El piso es más grande que los dos nuestros
juntos pero no nos cabe nada. El cajón de los calcetines no me cierra. A lo
mejor influye que hayamos reunido ocho nórdicos, dos espumaderas, cinco
cafeteras, dos cucharones, cuatro tijeras de cocina, ocho sartenes, cinco
tablas de cortar, cuatro cortadores de huevos, dos picadoras de carne, dos
ralladores, veinte manteles individuales, treinta y pico tazas, tres vajillas,
cuatro cuberterías, veinte bayetas, cuatro pastas de dientes, diez cepillos y
seis cortaúñas.
Y dos gatos, el que ya teníamos y uno nuevo.
El de antes lleva una semana atemorizado perdido: por el sitio, por las cajas,
por los ruidos, por mis hijos y hasta por su congénere, que pesa diez veces
menos que él y a quien observaba, los primeros días, con una mezcla de
incredulidad y pavor (o eso me parecía ver a mí en su por otra parte poco
expresiva cara). El nuevo, que es una bola naranja que el primer día se metió a
dormir en una fuente de horno, parece haber desandado el camino recorrido en
sus hábitos higiénicos y ya llevamos tres nórdicos lavados (menos mal que nos
quedan cinco). Hace dos días que ya juegan juntos.

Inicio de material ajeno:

This design comes from an exercise in tuning for small area on the open sky130 flow, not from production work.
In this exercise RTL edits were held to simulation tests only and were not proved equivalent to the original.
The flow treats the clock pin as an ideal source, which a real chip does not have.
Power and IR drop assume default switching activity.

$ cat flow/config.mk
export PLATFORM = sky130hd
export DESIGN_NAME = b64core
export DESIGN_NICKNAME = b64core
export VERILOG_FILES = /design/flow/design.v
export SDC_FILE = /design/flow/constraint.sdc
export NUM_CORES = 4
export LEC_CHECK = 0
export CAP_MARGIN = 20
export CORE_MARGIN = 2
export CORE_UTILIZATION = 40
export SLEW_MARGIN = 20
export BUFFER_PORTS_ARGS = -buffer_cell sky130_fd_sc_hd__buf_1
export CTS_ARGS = -sink_clustering_enable -repair_clock_nets -dont_use_dummy_load -buf_list sky130_fd_sc_hd__clkbuf_4 -root_buf sky130_fd_sc_hd__clkbuf_4
export POST_CTS_TCL = /design/flow/flow/post_cts.tcl
$ cat flow/constraint.sdc
create_clock -name core_clock -period 5.0 [get_ports {clk}]
set_input_delay 1.0000 -clock core_clock [delete_from_list [all_inputs] [get_ports {clk}]]
set_output_delay 1.0000 -clock core_clock [all_outputs]
set_load 0.01 [all_outputs]
$ cat flow/design.v
module b64_alpha (
    input  wire [5:0] idx,
    output wire [7:0] code
);
    wire lt26 = idx < 6'd26;
    wire lt52 = idx < 6'd52;
    wire lt62 = idx < 6'd62;
    wire [4:0] lo = idx[4:0] + (lt26 ? 5'd1 : lt52 ? 5'd7 : 5'd12);
    assign code = lt52 ? {1'b0, 1'b1, !lt26, lo} :
                  lt62 ? {4'b0011, lo[3:0]} :
                  {5'b00101, idx[0], 2'b11};
endmodule
module b64_rev (
    input  wire [20:0] c,
    output wire        is_val,
    output wire        is_pad,
    output wire [5:0]  val
);
    wire lo7 = ~|c[20:7];
    wire [6:0] x = c[6:0];
    wire let_ok = x[6] && x[4:0] != 5'd0 && x[4:0] <= 5'd26;
    wire dg     = x[6:4] == 3'b011 && x[3:0] <= 4'd9;
    wire sym    = x[6:4] == 3'b010 && x[3] && x[1:0] == 2'b11;
    assign is_pad = lo7 && x == 7'h3D;
    assign is_val = lo7 && (let_ok || dg || sym);
    wire [5:0] lv = {1'b0, x[4:0]} + (x[5] ? 6'd25 : 6'd63);
    wire [3:0] d4  = x[3:0] + 4'd4;
    assign val = x[6] ? lv : (x[4] ? {2'b11, d4} : {5'b11111, x[2]});
endmodule
module b64_enc (
    input  wire        clk,
    input  wire        rst,
    input  wire        in_valid,
    input  wire [9:0]  in_data,
    output wire        in_ready,
    output wire        out_valid,
    output wire [32:0] out_data,
    input  wire        out_ready,
    output wire        busy
);
    localparam [7:0] PAD_CODE = 8'h3D;
    reg [1:0] e_cnt;       
    reg       e_end;       
    reg       e_active;
    reg [6:0] e_c0n;       
    wire [6:0] e_c0 = ~e_c0n;
    reg [1:0] e_b0;        
    reg [7:0] e_b1, e_b2;
    wire is_last = in_data[9];
    wire is_byte = !in_data[8];
    wire full    = (e_cnt == 2'd3);
    assign out_valid = full || e_end;
    assign in_ready  = !out_valid;
    assign busy      = e_active;
    wire accept = in_valid && in_ready;
    wire pop    = out_valid && out_ready;
    wire data   = (e_cnt != 2'd0);    
    wire       first = (e_cnt == 2'd0);
    wire [7:0] ax, a1, a3;
    b64_alpha u_ax (.idx(first ? in_data[7:2] : {e_b1[3:0], full ? e_b2[7:6] : 2'h0}), .code(ax));
    b64_alpha u_a1 (.idx({e_b0, e_cnt[1] ? e_b1[7:4] : 4'h0}), .code(a1));
    b64_alpha u_a3 (.idx(e_b2[5:0]), .code(a3));
    wire [7:0] a0 = {1'b0, e_c0};
    wire [7:0] a2 = ax;
    wire [7:0] c2 = (e_cnt == 2'd1) ? PAD_CODE : a2;
    wire [7:0] c3 = full ? a3 : PAD_CODE;
    assign out_data = data ? {1'b0, a0, a1, c2, c3} : {1'b1, 32'h0};
    always @(posedge clk) begin
        if (first) begin
            e_c0n <= ~ax[6:0];
            e_b0 <= in_data[1:0];
        end
        if (e_cnt == 2'd1) e_b1 <= in_data[7:0];
        if (e_cnt == 2'd2) e_b2 <= in_data[7:0];
    end
    always @(posedge clk) begin
        if (rst) begin
            e_cnt    <= 2'd0;
            e_end    <= 1'b0;
            e_active <= 1'b0;
        end else if (accept) begin
            if (is_byte)
                e_cnt <= e_cnt + 2'd1;
            if (is_last) begin
                e_end    <= 1'b1;
                e_active <= 1'b0;
            end else if (is_byte) begin
                e_active <= 1'b1;
            end
        end else if (pop) begin
            if (data)
                e_cnt <= 2'd0;
            else
                e_end <= 1'b0;
        end
    end
endmodule
module b64_dec (
    input  wire        clk,
    input  wire        rst,
    input  wire        in_valid,
    input  wire [22:0] in_data,
    output wire        in_ready,
    output wire        out_valid,
    output wire [27:0] out_data,
    input  wire        out_ready,
    output wire        busy
);
    reg  [1:0] d_pos;
    reg  [5:0] d_v0n, d_v1n, d_v2n, d_v3n;   
    wire [5:0] d_v0 = ~d_v0n, d_v1 = ~d_v1n, d_v2 = ~d_v2n, d_v3 = ~d_v3n;
    reg        d_pad2;      
    reg        d_err;       
    reg        d_hold;      
    reg        d_full;      
    reg        d_end;       
    reg        d_active;
    wire is_last = in_data[22];
    wire is_char = !in_data[21];
    assign out_valid = d_full || d_end;
    assign in_ready  = !out_valid;
    assign busy      = d_active;
    wire accept = in_valid && in_ready;
    wire pop    = out_valid && out_ready;
    wire       k_val, k_pad;
    wire [5:0] k_v;
    b64_rev u_rev (.c(in_data[20:0]), .is_val(k_val), .is_pad(k_pad), .val(k_v));
    wire       len_err = (d_pos != 2'd0);
    wire       dat     = d_full || d_hold;
    wire       two     = d_full || !d_pad2;
    wire [1:0] n       = {d_full || (d_hold && !d_pad2), d_full || (d_hold && d_pad2)};
    wire [1:0] status  = dat ? 2'b00 : {len_err || d_err, !len_err};
    wire [7:0] ob0 = dat         ? {d_v0, d_v1[5:4]}        : 8'h00;
    wire [7:0] ob1 = (dat & two) ? {d_v1[3:0], d_v2[5:2]}   : 8'h00;
    wire [7:0] ob2 = d_full      ? {d_v2[1:0], d_v3}        : 8'h00;
    assign out_data = {status, n, ob0, ob1, ob2};
    always @(posedge clk) begin
        if (d_pos == 2'd0 && !d_hold && !d_full) d_v0n <= ~k_v;
        if (d_pos == 2'd1) d_v1n <= ~k_v;
        if (d_pos == 2'd2) d_v2n <= ~k_v;
        if (d_pos == 2'd3) d_v3n <= ~k_v;
    end
    always @(posedge clk) begin
        if (rst || (pop && !dat)) begin
            d_pos    <= 2'd0;
            d_pad2   <= 1'b0;
            d_err    <= 1'b0;
            d_hold   <= 1'b0;
            d_full   <= 1'b0;
            d_end    <= 1'b0;
            d_active <= 1'b0;
        end else if (pop) begin
            d_full <= 1'b0;
            if (!d_full)
                d_hold <= 1'b0;
        end else if (accept) begin
            if (is_char) begin
                d_pos <= d_pos + 2'd1;
                if (!d_err) begin
                    if (d_hold) begin
                        d_err  <= 1'b1;
                        d_hold <= 1'b0;
                    end else begin
                        case (d_pos)
                            2'd0, 2'd1: if (!k_val) d_err <= 1'b1;
                            2'd2: if (k_pad) d_pad2 <= 1'b1;
                                  else if (!k_val) d_err <= 1'b1;
                            default:
                                if (k_val && !d_pad2) d_full <= 1'b1;
                                else if (k_pad) d_hold <= 1'b1;
                                else d_err <= 1'b1;
                        endcase
                    end
                end
            end
            if (is_last) begin
                d_end    <= 1'b1;
                d_active <= 1'b0;
            end else if (is_char) begin
                d_active <= 1'b1;
            end
        end
    end
endmodule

El horno no funciona (por eso nos dio igual
lo de la fuente), una ducha tampoco, la otra pierde agua, la caldera deja de calentar
caprichosamente, dos cisternas están rotas y por ahora los dueños han accedido
a pintarnos algo así como una sexta parte del piso. Y hemos vislumbrado la
pesadilla que debe de suponer ser hijo de un matrimonio mal divorciado, si ser
sus inquilinos es esto.
El piso siempre me pareció precioso, y la
zona, estupenda. Hasta ahora: atravieso una fase de oscuridad total y no veo la
luz. Ni la luz ni ninguna de las virtudes que me atraían. Solo humedades,
grietas, armarios repletos, baños clausurados y duchas frías. Y cajas.
Me tocaba a mí ponerle nombre al gato, y
decidí escogerlo en honor del mejor presidente de los EE.UU. Un hombre
inteligente y preparado, honesto, bondadoso, audaz, consciente de su papel, de
sus aptitudes para desempeñarlo y de la responsabilidad de hacerlo. Ejemplar,
casi perfecto. Nuestro gato se llama Presidente Josiah Bartlet."